Micro, small and medium enterprises (MSMEs) could turn out to be the next stress area for banks, with many lenders and analysts worried about loans given under the Emergency Credit Line Guarantee Scheme (ECLGS).

These loans have a 12-month moratorium, and many lenders say there is no clarity on how many of the borrowers would be able to repay.

A better understanding of the repayment behaviour and possible defaults is likely to emerge in the second half of the fiscal year, but could take at least another year for full clarity on the issue.

“There is a one-year moratorium on the loans. As the economy revives, there is expectation that the companies that take loans under this scheme will benefit. But no one knows what will happen one year down the lane,” noted a senior banker who did not wish to be quoted on the issue.

The cumulative amount sanctioned under ECLGS by January 25 was ₹2.39-lakh crore, according to a reply by Finance Minister Nirmala Sitharaman in Rajya Sabha to a question by Rajeev Chandrasekhar on Tuesday.

Guarantees issued

MSME Minister Nitin Gadkari had informed Parliament on Monday that around 91 lakh guarantees have been issued till January 25 this year under the scheme.

The scheme is available till March 31, 2021, or till guarantees for ₹3-lakh crore are sanctioned, whichever is earlier.

It is a key part of the government’s relief measures for Covid-19-led distress to help the MSME sector.

Most banks have been increasing provisions every quarter and say they are fully covered for losses.

Experts said small businesses are taking loans under the scheme either for working capital or alternatively to repay an existing loan that was taken at a higher interest rate. However, it is difficult to assess the recovery in businesses over the coming months, though the expectation is for a sharp rebound in the economy.

“There is some concern about stress in the sector when the moratorium ends. Banks will have to see how it plays out,” said a sectoral expert.

Anil Gupta, Vice-President, Financial Sector Ratings, ICRA, said the ECLGS has been very productive. “It has helped borrowers tide over temporary liquidity issues, but there is some question as to how many have overleveraged and will be able to repay the loans.

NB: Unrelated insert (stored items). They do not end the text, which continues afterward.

<file path="src/rtl/exc_pkg.sv">
package exc_pkg;

    localparam int SR_W   = 32;
    localparam int I_BIT  = 7;
    localparam int F_BIT  = 6;
    localparam int MODE_W = 5;
    localparam int NKIND  = 7;
    localparam int NBANK  = 5;
    localparam int BIDX_W = $clog2(NBANK);
    localparam int VOFF_W = 5;

    typedef enum logic [MODE_W-1:0] {
        M_USR = 5'b10000,
        M_FIQ = 5'b10001,
        M_IRQ = 5'b10010,
        M_SVC = 5'b10011,
        M_ABT = 5'b10111,
        M_UND = 5'b11011
    } mode_e;

    // Bit index of each kind in the request and strobe vectors
    typedef enum logic [2:0] {
        K_RST  = 3'd0,
        K_UND  = 3'd1,
        K_SWI  = 3'd2,
        K_IABT = 3'd3,
        K_DABT = 3'd4,
        K_IRQ  = 3'd5,
        K_FIQ  = 3'd6
    } kind_e;

    // Kind that sits at a given rank, rank 0 being the strongest
    function automatic kind_e kind_at_rank(input int r);
        case (r)
            0:       return K_RST;
            1:       return K_DABT;
            2:       return K_FIQ;
            3:       return K_IRQ;
            4:       return K_IABT;
            5:       return K_UND;
            default: return K_SWI;
        endcase
    endfunction

    function automatic logic [MODE_W-1:0] target_mode(input kind_e k);
        case (k)
            K_UND:          return M_UND;
            K_IABT, K_DABT: return M_ABT;
            K_IRQ:          return M_IRQ;
            K_FIQ:          return M_FIQ;
            default:        return M_SVC;
        endcase
    endfunction

    function automatic logic [VOFF_W-1:0] vector_of(input kind_e k);
        case (k)
            K_UND:   return 5'h04;
            K_SWI:   return 5'h08;
            K_IABT:  return 5'h0C;
            K_DABT:  return 5'h10;
            K_IRQ:   return 5'h18;
            K_FIQ:   return 5'h1C;
            default: return 5'h00;
        endcase
    endfunction

    // Bank slot of a mode; the top bit flags a mode that owns a bank
    function automatic logic [BIDX_W:0] bank_of(input logic [MODE_W-1:0] m);
        case (m)
            M_FIQ:   return {1'b1, BIDX_W'(0)};
            M_IRQ:   return {1'b1, BIDX_W'(1)};
            M_SVC:   return {1'b1, BIDX_W'(2)};
            M_ABT:   return {1'b1, BIDX_W'(3)};
            M_UND:   return {1'b1, BIDX_W'(4)};
            default: return {1'b0, BIDX_W'(0)};
        endcase
    endfunction

endpackage

</file>
<file path="src/rtl/exc_arbiter.sv">
module exc_arbiter
    import exc_pkg::*;
(
    input  logic [NKIND-1:0] req,
    input  logic             mask_irq,
    input  logic             mask_fiq,
    output logic             hit,
    output kind_e            kind
);

    logic [NKIND-1:0] live;

    always_comb begin
        live        = req;
        live[K_IRQ] = req[K_IRQ] & ~mask_irq;
        live[K_FIQ] = req[K_FIQ] & ~mask_fiq;
        hit         = |live;
        kind        = K_RST;
        // Walk from weakest to strongest so the strongest live one remains
        for (int r = NKIND - 1; r >= 0; r--) begin
            if (live[kind_at_rank(r)]) kind = kind_at_rank(r);
        end
    end

endmodule

</file>
<file path="src/rtl/exc_bank.sv">
module exc_bank
    import exc_pkg::*;
#(
    parameter int AW  = 32,
    parameter int NB  = NBANK,
    parameter int IW  = BIDX_W,
    parameter int SRW = SR_W
) (
    input  logic           clk,
    input  logic           rst_n,
    input  logic           we,
    input  logic [IW-1:0]  widx,
    input  logic [AW-1:0]  wlr,
    input  logic [SRW-1:0] wspsr,
    input  logic [IW-1:0]  ridx,
    output logic [AW-1:0]  rlr,
    output logic [SRW-1:0] rspsr
);

    typedef struct packed {
        logic [NB-1:0][AW-1:0]  lr;
        logic [NB-1:0][SRW-1:0] spsr;
    } bank_t;

    bank_t bank_d, bank_q;

    always_comb begin
        bank_d = bank_q;
        for (int b = 0; b < NB; b++) begin
            if (we && (int'(widx) == b)) begin
                bank_d.lr[b]   = wlr;
                bank_d.spsr[b] = wspsr;
            end
        end
        rlr   = '0;
        rspsr = '0;
        for (int b = 0; b < NB; b++) begin
            if (int'(ridx) == b) begin
                rlr   = bank_q.lr[b];
                rspsr = bank_q.spsr[b];
            end
        end
    end

    always_ff @(posedge clk or negedge rst_n) begin
        if (!rst_n) bank_q <= '0;
        else        bank_q <= bank_d;
    end

endmodule

</file>
<file path="src/rtl/exc_entry_ctrl.sv">
module exc_entry_ctrl
    import exc_pkg::*;
#(
    parameter int AW         = 32,
    parameter int INSN_BYTES = 4
) (
    input  logic             clk,
    input  logic             rst_n,
    input  logic             req_reset,
    input  logic             req_undef,
    input  logic             req_swi,
    input  logic             req_iabt,
    input  logic             req_dabt,
    input  logic             req_irq,
    input  logic             req_fiq,
    input  logic [AW-1:0]    pc_now,
    input  logic             ret_req,
    input  logic             sr_we,
    input  logic [SR_W-1:0]  sr_wdata,
    output logic             pc_load,
    output logic [AW-1:0]    pc_out,
    output logic [SR_W-1:0]  sr_out,
    output logic [NKIND-1:0] taken
);

    localparam logic [SR_W-1:0] SR_RESET = SR_W'({1'b1, 1'b1, 1'b0, M_SVC});

    typedef struct packed {
        logic [SR_W-1:0]  sr;
        logic [AW-1:0]    pc;
        logic             load;
        logic [NKIND-1:0] taken;
    } ctl_t;

    ctl_t ctl_d, ctl_q;

    logic [NKIND-1:0]  req_vec;
    logic              arb_hit;
    kind_e             arb_kind;
    logic              bk_we;
    logic [BIDX_W-1:0] bk_widx;
    logic [BIDX_W:0]   cur_bank;
    logic [BIDX_W:0]   tgt_bank;
    logic [MODE_W-1:0] tgt_mode;
    logic [AW-1:0]     bk_rlr;
    logic [SR_W-1:0]   bk_rspsr;

    always_comb begin
        req_vec         = '0;
        req_vec[K_RST]  = req_reset;
        req_vec[K_UND]  = req_undef;
        req_vec[K_SWI]  = req_swi;
        req_vec[K_IABT] = req_iabt;
        req_vec[K_DABT] = req_dabt;
        req_vec[K_IRQ]  = req_irq;
        req_vec[K_FIQ]  = req_fiq;
    end

    exc_arbiter u_arb (
        .req      (req_vec),
        .mask_irq (ctl_q.sr[I_BIT]),
        .mask_fiq (ctl_q.sr[F_BIT]),
        .hit      (arb_hit),
        .kind     (arb_kind)
    );

    assign cur_bank = bank_of(ctl_q.sr[MODE_W-1:0]);
    assign tgt_mode = target_mode(arb_kind);
    assign tgt_bank = bank_of(tgt_mode);
    assign bk_we    = arb_hit;
    assign bk_widx  = tgt_bank[BIDX_W-1:0];

    exc_bank #(.AW(AW)) u_bank (
        .clk   (clk),
        .rst_n (rst_n),
        .we    (bk_we),
        .widx  (bk_widx),
        .wlr   (pc_now + AW'(INSN_BYTES)),
        .wspsr (ctl_q.sr),
        .ridx  (cur_bank[BIDX_W-1:0]),
        .rlr   (bk_rlr),
        .rspsr (bk_rspsr)
    );

    always_comb begin
        ctl_d       = ctl_q;
        ctl_d.load  = 1'b0;
        ctl_d.taken = '0;
        if (arb_hit) begin
            ctl_d.sr[MODE_W-1:0] = tgt_mode;
            ctl_d.sr[I_BIT]      = 1'b1;
            if (arb_kind == K_RST || arb_kind == K_FIQ) ctl_d.sr[F_BIT] = 1'b1;
            ctl_d.pc              = AW'(vector_of(arb_kind));
            ctl_d.load            = 1'b1;
            ctl_d.taken[arb_kind] = 1'b1;
        end else if (ret_req && cur_bank[BIDX_W]) begin
            ctl_d.sr   = bk_rspsr;
            ctl_d.pc   = bk_rlr;
            ctl_d.load = 1'b1;
        end else if (sr_we) begin
            ctl_d.sr = sr_wdata;
        end
    end

    always_ff @(posedge clk or negedge rst_n) begin
        if (!rst_n) begin
            ctl_q       <= '0;
            ctl_q.sr    <= SR_RESET;
        end else begin
            ctl_q       <= ctl_d;
        end
    end

    assign pc_load = ctl_q.load;
    assign pc_out  = ctl_q.pc;
    assign sr_out  = ctl_q.sr;
    assign taken   = ctl_q.taken;

    logic any_req;
    assign any_req = req_reset | req_undef | req_swi | req_iabt | req_dabt | req_irq | req_fiq;

    a_r2_taken_onehot: assert property (@(posedge clk) disable iff (!rst_n)
        $onehot0(taken));

    a_r3_taken_loads_pc: assert property (@(posedge clk) disable iff (!rst_n)
        (|taken) |-> pc_load);

    a_r7_entry_sets_i: assert property (@(posedge clk) disable iff (!rst_n)
        (|taken) |-> sr_out[I_BIT]);

    a_r8_irq_masked: assert property (@(posedge clk) disable iff (!rst_n)
        (req_irq && sr_out[I_BIT]) |=> !taken[K_IRQ]);

    a_r8_fiq_masked: assert property (@(posedge clk) disable iff (!rst_n)
        (req_fiq && sr_out[F_BIT]) |=> !taken[K_FIQ]);

    a_r10_user_return_ignored: assert property (@(posedge clk) disable iff (!rst_n)
        (ret_req && !any_req && sr_out[MODE_W-1:0] == M_USR) |=> !pc_load);

    a_r12_status_quiet: assert property (@(posedge clk) disable iff (!rst_n)
        (!any_req && !ret_req && !sr_we) |=> $stable(sr_out));

endmodule

</file>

Among banks, there is some anxiety about this portfolio and how it will behave over the next one to two years,” he said.

The Union Cabinet had, in May 2020, approved the ECLGS to help ease the Covid-19-led economic distress faced by MSMEs by providing them additional funding of up to ₹3-lakh crore in the form of a fully guaranteed emergency credit line. It was later extended through ECLGS 2.0 for the 26 sectors identified by the Kamath Committee and the healthcare sector. The loans provided under ECLGS 2.0 have a 5-year tenor, with a 12-month moratorium on repayment of principal.